Task prompt =
Copy out each line from the material where the word "when" is found.

Records supplied =
==========

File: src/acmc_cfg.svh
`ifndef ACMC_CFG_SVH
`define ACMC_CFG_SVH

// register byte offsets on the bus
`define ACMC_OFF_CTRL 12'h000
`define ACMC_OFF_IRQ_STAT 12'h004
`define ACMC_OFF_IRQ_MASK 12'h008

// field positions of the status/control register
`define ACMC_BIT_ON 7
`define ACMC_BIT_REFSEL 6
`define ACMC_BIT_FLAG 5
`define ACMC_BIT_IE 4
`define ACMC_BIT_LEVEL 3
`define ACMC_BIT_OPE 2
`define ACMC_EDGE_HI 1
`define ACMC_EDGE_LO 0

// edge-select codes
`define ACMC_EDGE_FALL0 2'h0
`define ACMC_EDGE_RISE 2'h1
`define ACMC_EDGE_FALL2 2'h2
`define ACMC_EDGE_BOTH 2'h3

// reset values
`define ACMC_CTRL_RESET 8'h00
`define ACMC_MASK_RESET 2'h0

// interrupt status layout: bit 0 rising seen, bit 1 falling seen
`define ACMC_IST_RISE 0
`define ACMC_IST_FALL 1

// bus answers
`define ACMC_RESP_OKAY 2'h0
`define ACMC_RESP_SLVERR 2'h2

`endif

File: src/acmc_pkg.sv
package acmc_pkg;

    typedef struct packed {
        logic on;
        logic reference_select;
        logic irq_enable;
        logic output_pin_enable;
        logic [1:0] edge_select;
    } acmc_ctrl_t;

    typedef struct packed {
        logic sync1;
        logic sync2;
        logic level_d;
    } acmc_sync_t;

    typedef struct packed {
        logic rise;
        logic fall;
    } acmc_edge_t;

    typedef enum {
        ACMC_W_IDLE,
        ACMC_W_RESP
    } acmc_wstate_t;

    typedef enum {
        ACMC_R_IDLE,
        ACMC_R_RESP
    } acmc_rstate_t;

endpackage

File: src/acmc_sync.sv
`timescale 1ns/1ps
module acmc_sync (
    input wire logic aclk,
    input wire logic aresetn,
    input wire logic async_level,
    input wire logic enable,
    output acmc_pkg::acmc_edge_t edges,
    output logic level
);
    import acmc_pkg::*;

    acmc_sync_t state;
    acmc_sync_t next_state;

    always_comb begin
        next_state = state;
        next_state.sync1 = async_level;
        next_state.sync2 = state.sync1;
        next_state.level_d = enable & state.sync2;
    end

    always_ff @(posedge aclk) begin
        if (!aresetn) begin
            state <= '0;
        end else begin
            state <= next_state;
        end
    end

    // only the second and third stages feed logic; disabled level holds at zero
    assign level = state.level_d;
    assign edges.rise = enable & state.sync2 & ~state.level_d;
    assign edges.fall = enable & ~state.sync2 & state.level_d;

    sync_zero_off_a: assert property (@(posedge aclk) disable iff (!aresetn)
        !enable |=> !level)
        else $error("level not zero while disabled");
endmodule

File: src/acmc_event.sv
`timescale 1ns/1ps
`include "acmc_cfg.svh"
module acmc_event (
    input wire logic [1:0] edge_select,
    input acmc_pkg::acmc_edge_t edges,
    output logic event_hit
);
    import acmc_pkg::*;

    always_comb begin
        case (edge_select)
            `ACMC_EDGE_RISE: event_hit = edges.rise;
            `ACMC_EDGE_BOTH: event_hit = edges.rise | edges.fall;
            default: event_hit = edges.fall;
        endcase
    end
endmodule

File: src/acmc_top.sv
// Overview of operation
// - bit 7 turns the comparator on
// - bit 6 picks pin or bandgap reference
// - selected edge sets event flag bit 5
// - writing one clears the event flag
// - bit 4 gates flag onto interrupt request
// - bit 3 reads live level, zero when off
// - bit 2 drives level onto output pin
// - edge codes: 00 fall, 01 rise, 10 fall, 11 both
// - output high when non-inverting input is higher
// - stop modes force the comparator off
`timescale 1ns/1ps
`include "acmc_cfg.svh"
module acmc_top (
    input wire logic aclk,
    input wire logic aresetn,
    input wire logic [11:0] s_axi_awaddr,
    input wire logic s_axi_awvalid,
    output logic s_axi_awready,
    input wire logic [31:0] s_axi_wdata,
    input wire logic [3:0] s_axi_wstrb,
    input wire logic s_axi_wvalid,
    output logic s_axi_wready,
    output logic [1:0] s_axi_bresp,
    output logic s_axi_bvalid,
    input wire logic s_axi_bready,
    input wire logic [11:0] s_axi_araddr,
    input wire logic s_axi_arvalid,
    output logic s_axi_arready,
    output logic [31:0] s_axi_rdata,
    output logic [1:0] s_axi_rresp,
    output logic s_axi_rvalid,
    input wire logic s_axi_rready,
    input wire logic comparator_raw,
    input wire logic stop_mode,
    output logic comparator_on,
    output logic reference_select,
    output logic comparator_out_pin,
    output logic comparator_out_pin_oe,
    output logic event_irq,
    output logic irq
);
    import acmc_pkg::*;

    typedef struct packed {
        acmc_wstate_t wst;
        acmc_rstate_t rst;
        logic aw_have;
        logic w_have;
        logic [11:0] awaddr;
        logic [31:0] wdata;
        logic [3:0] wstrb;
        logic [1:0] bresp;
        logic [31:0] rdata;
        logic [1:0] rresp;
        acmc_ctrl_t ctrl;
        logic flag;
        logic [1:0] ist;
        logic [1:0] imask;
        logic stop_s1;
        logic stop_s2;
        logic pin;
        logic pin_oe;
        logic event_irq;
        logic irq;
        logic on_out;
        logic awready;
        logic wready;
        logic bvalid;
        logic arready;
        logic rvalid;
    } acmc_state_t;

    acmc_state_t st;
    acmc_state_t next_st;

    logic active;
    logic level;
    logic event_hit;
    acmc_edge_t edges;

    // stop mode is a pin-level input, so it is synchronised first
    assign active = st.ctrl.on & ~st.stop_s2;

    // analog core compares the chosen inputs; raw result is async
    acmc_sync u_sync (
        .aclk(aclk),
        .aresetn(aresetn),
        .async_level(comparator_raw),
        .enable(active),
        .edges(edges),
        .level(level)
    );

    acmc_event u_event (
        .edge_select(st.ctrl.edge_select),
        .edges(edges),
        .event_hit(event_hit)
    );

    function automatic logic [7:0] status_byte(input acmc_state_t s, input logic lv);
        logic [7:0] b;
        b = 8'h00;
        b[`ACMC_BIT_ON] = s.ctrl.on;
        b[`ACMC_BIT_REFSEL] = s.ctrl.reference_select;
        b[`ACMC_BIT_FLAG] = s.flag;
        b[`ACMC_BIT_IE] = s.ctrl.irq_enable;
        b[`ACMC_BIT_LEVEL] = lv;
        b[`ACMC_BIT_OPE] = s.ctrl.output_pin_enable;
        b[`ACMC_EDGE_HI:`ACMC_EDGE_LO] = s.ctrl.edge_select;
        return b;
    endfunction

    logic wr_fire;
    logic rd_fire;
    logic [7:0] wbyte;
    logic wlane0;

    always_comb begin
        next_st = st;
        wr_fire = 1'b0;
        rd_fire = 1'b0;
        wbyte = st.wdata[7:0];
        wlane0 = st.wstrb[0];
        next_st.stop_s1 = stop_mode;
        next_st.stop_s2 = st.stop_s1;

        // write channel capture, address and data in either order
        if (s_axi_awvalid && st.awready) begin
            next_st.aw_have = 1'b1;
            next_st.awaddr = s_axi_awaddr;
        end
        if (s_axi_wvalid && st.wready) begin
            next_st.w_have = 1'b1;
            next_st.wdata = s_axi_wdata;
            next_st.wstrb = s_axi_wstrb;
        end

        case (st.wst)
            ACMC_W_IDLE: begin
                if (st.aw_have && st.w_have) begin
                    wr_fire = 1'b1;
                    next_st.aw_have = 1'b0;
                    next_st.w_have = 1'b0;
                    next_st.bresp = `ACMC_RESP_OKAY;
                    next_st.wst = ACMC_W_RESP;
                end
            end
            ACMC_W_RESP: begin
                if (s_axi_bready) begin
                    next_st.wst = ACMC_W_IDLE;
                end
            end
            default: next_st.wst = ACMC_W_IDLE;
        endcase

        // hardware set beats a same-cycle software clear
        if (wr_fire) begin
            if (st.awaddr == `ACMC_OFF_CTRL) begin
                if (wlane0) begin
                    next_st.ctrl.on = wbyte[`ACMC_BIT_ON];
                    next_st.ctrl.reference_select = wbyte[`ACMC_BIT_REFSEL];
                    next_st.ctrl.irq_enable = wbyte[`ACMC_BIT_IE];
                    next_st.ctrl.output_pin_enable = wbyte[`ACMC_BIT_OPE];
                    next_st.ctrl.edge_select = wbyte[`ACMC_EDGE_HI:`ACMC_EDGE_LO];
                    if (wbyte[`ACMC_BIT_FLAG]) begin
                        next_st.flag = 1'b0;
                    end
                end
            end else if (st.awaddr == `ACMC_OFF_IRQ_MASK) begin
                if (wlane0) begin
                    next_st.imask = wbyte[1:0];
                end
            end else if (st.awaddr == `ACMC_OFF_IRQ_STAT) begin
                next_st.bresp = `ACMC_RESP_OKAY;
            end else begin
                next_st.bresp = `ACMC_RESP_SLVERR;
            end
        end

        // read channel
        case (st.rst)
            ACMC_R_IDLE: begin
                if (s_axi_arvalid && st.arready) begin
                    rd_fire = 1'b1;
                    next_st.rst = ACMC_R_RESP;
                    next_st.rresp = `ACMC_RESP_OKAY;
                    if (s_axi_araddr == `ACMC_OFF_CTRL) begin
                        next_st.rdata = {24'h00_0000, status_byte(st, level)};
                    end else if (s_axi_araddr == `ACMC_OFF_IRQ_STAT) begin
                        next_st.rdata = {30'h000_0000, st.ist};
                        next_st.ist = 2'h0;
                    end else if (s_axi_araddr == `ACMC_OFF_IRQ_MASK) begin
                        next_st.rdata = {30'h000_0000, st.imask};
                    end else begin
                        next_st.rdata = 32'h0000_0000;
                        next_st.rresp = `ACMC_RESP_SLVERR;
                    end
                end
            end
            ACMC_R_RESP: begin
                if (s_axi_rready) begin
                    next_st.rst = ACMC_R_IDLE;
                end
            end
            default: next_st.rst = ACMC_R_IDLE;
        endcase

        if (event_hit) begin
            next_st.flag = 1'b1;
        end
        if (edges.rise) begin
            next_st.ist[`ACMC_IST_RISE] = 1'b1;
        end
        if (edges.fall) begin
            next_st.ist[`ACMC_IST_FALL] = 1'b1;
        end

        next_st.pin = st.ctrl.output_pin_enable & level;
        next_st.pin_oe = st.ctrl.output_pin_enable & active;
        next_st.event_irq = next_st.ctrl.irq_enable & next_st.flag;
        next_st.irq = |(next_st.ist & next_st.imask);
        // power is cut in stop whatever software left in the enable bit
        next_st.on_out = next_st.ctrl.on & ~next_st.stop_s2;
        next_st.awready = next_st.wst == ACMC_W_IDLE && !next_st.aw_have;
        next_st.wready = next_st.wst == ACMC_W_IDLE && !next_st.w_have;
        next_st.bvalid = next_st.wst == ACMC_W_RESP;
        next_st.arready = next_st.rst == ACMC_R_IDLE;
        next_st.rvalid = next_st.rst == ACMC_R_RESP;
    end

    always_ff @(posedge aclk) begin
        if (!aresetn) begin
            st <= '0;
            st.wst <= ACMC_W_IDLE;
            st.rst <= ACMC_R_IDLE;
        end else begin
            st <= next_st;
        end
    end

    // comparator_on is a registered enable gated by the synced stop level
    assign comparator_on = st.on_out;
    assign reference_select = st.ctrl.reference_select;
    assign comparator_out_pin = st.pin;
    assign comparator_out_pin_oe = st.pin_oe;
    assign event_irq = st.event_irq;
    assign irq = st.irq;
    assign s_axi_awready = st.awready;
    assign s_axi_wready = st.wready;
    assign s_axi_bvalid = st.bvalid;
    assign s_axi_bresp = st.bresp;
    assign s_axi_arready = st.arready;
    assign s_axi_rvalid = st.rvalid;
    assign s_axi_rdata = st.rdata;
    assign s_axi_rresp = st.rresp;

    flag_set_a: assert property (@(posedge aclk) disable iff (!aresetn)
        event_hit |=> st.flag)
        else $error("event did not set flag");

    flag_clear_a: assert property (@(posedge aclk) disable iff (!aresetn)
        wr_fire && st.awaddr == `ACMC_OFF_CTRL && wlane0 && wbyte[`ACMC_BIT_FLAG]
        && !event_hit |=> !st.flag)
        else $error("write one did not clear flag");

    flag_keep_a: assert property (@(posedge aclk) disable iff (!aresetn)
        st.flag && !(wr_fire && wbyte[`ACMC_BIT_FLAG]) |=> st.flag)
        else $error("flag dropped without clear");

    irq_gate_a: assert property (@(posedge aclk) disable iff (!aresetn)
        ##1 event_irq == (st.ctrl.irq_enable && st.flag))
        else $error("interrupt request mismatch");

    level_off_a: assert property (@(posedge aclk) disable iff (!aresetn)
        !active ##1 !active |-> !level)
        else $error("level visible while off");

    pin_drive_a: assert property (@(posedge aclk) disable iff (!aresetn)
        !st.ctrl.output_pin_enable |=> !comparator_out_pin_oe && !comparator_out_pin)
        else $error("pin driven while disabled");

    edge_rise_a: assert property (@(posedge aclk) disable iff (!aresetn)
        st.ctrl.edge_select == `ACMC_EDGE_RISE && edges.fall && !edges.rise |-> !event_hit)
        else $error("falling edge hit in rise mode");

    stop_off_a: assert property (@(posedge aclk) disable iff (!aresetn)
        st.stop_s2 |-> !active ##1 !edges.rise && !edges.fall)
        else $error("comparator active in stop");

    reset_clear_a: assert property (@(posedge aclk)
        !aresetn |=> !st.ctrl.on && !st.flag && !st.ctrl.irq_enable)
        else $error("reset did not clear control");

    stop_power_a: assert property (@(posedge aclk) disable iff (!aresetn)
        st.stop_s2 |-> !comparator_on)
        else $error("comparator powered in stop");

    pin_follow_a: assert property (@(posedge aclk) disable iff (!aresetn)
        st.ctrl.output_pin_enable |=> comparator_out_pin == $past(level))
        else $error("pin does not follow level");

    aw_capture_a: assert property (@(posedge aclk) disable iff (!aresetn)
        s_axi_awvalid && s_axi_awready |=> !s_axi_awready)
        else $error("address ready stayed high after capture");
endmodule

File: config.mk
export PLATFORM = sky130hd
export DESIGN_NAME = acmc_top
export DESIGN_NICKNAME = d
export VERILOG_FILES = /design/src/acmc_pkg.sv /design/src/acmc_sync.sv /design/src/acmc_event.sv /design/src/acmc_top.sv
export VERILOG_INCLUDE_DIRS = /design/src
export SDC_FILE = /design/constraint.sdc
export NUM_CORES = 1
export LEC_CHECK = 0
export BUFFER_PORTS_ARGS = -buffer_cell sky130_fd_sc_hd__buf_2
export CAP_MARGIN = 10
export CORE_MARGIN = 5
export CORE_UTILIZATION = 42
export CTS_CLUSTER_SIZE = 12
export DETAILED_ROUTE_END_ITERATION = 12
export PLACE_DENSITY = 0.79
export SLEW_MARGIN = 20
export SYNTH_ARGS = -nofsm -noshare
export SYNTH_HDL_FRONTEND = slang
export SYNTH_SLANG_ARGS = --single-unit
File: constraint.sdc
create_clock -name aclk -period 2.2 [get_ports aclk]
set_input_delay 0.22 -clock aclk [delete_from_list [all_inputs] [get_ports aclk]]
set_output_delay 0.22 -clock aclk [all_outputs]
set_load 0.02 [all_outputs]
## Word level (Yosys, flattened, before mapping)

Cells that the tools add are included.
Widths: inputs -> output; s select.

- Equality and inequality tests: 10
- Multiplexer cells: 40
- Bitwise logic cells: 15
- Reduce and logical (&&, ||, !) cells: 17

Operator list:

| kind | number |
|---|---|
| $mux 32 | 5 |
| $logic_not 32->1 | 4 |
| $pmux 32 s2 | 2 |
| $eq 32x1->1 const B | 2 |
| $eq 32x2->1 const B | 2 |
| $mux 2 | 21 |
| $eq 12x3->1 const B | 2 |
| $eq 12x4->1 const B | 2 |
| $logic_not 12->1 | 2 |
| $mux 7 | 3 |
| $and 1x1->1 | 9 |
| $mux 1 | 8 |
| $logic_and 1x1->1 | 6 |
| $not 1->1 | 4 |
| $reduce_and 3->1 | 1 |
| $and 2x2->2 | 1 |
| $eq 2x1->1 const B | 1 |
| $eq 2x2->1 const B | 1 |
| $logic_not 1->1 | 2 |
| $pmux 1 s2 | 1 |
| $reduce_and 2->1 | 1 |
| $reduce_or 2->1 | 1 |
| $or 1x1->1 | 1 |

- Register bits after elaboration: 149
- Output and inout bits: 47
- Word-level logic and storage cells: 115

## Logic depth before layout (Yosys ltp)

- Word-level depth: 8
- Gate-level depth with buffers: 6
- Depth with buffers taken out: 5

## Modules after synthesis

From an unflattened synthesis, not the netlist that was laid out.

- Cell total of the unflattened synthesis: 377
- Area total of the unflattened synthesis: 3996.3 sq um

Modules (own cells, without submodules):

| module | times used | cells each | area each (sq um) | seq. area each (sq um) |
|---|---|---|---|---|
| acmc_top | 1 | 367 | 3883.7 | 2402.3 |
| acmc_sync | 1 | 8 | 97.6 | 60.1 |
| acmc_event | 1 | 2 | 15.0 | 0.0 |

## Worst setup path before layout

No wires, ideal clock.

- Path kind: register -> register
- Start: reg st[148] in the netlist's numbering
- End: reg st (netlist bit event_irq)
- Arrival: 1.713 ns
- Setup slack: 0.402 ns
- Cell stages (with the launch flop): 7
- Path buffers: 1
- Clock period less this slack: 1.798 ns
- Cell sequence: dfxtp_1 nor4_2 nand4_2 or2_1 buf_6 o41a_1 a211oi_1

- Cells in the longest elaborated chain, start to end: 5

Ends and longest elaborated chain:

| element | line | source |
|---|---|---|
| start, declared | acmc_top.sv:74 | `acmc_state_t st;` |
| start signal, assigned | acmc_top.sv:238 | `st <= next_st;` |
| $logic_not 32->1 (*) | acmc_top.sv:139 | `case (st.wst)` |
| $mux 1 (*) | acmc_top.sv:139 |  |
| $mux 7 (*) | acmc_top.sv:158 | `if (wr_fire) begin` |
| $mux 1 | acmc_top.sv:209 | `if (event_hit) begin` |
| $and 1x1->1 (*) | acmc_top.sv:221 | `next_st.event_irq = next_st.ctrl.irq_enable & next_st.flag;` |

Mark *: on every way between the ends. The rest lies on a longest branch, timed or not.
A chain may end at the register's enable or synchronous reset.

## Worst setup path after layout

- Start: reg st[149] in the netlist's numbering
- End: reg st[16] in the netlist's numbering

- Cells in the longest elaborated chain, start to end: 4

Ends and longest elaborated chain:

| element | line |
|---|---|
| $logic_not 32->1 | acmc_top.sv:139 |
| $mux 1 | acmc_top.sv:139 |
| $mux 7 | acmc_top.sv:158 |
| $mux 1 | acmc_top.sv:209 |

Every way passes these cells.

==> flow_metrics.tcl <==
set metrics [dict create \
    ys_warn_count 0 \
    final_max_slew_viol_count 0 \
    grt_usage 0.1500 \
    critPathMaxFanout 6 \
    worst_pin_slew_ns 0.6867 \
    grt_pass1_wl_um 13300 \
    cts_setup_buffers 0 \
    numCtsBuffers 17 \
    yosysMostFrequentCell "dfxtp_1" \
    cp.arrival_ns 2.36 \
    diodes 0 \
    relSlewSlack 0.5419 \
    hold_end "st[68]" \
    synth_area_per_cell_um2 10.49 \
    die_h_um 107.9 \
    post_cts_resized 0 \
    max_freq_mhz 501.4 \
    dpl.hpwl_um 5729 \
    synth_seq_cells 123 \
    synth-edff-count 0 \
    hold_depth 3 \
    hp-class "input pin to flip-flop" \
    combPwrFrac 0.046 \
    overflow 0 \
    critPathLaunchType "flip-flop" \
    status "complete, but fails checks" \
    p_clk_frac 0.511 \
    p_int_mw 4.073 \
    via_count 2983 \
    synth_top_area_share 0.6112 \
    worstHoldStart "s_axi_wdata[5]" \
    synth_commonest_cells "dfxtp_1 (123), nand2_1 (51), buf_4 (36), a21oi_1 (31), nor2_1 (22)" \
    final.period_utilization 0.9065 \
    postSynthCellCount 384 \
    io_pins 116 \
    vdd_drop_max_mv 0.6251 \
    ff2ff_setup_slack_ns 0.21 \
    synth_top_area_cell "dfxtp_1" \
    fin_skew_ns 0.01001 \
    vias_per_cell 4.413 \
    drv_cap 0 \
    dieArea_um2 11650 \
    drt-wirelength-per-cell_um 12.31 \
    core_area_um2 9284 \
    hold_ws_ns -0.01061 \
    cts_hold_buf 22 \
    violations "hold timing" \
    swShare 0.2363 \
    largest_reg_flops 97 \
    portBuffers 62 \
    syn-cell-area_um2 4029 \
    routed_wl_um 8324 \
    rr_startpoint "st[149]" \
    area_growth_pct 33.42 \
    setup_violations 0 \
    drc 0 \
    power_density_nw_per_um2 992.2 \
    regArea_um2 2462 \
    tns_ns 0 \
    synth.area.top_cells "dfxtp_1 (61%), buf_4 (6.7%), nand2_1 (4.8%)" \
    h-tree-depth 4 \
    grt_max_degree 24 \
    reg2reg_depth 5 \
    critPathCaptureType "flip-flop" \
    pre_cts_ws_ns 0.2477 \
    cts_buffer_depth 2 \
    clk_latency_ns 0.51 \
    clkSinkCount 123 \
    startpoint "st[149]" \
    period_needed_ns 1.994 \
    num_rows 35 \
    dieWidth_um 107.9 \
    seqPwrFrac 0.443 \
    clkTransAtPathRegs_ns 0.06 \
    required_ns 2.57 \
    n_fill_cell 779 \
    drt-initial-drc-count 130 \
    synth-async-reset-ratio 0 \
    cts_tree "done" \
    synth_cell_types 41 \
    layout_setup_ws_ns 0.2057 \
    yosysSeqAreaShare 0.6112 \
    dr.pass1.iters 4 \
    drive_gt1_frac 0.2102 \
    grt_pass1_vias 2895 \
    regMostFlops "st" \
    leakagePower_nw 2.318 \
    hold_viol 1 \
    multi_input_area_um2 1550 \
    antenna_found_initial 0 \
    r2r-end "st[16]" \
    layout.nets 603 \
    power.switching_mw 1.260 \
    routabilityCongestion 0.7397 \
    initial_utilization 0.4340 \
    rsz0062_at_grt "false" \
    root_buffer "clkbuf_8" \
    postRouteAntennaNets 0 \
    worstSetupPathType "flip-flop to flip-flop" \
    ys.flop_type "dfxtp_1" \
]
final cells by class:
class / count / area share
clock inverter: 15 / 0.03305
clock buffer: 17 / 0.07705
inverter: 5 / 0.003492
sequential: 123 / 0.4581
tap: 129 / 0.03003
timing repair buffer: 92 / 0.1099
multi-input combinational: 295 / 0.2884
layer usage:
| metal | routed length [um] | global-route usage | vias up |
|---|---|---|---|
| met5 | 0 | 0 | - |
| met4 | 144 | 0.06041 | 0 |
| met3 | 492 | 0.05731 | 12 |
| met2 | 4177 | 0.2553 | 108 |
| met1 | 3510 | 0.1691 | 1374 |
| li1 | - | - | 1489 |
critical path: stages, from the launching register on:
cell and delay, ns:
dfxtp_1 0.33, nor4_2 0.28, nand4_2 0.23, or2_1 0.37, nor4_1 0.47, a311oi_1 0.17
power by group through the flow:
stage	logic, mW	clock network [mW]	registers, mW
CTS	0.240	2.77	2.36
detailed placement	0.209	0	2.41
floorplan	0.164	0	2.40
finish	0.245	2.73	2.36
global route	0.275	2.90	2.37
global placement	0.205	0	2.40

==========

Response to the exercise =
// - bit 3 reads live level, zero when off
// - output high when non-inverting input is higher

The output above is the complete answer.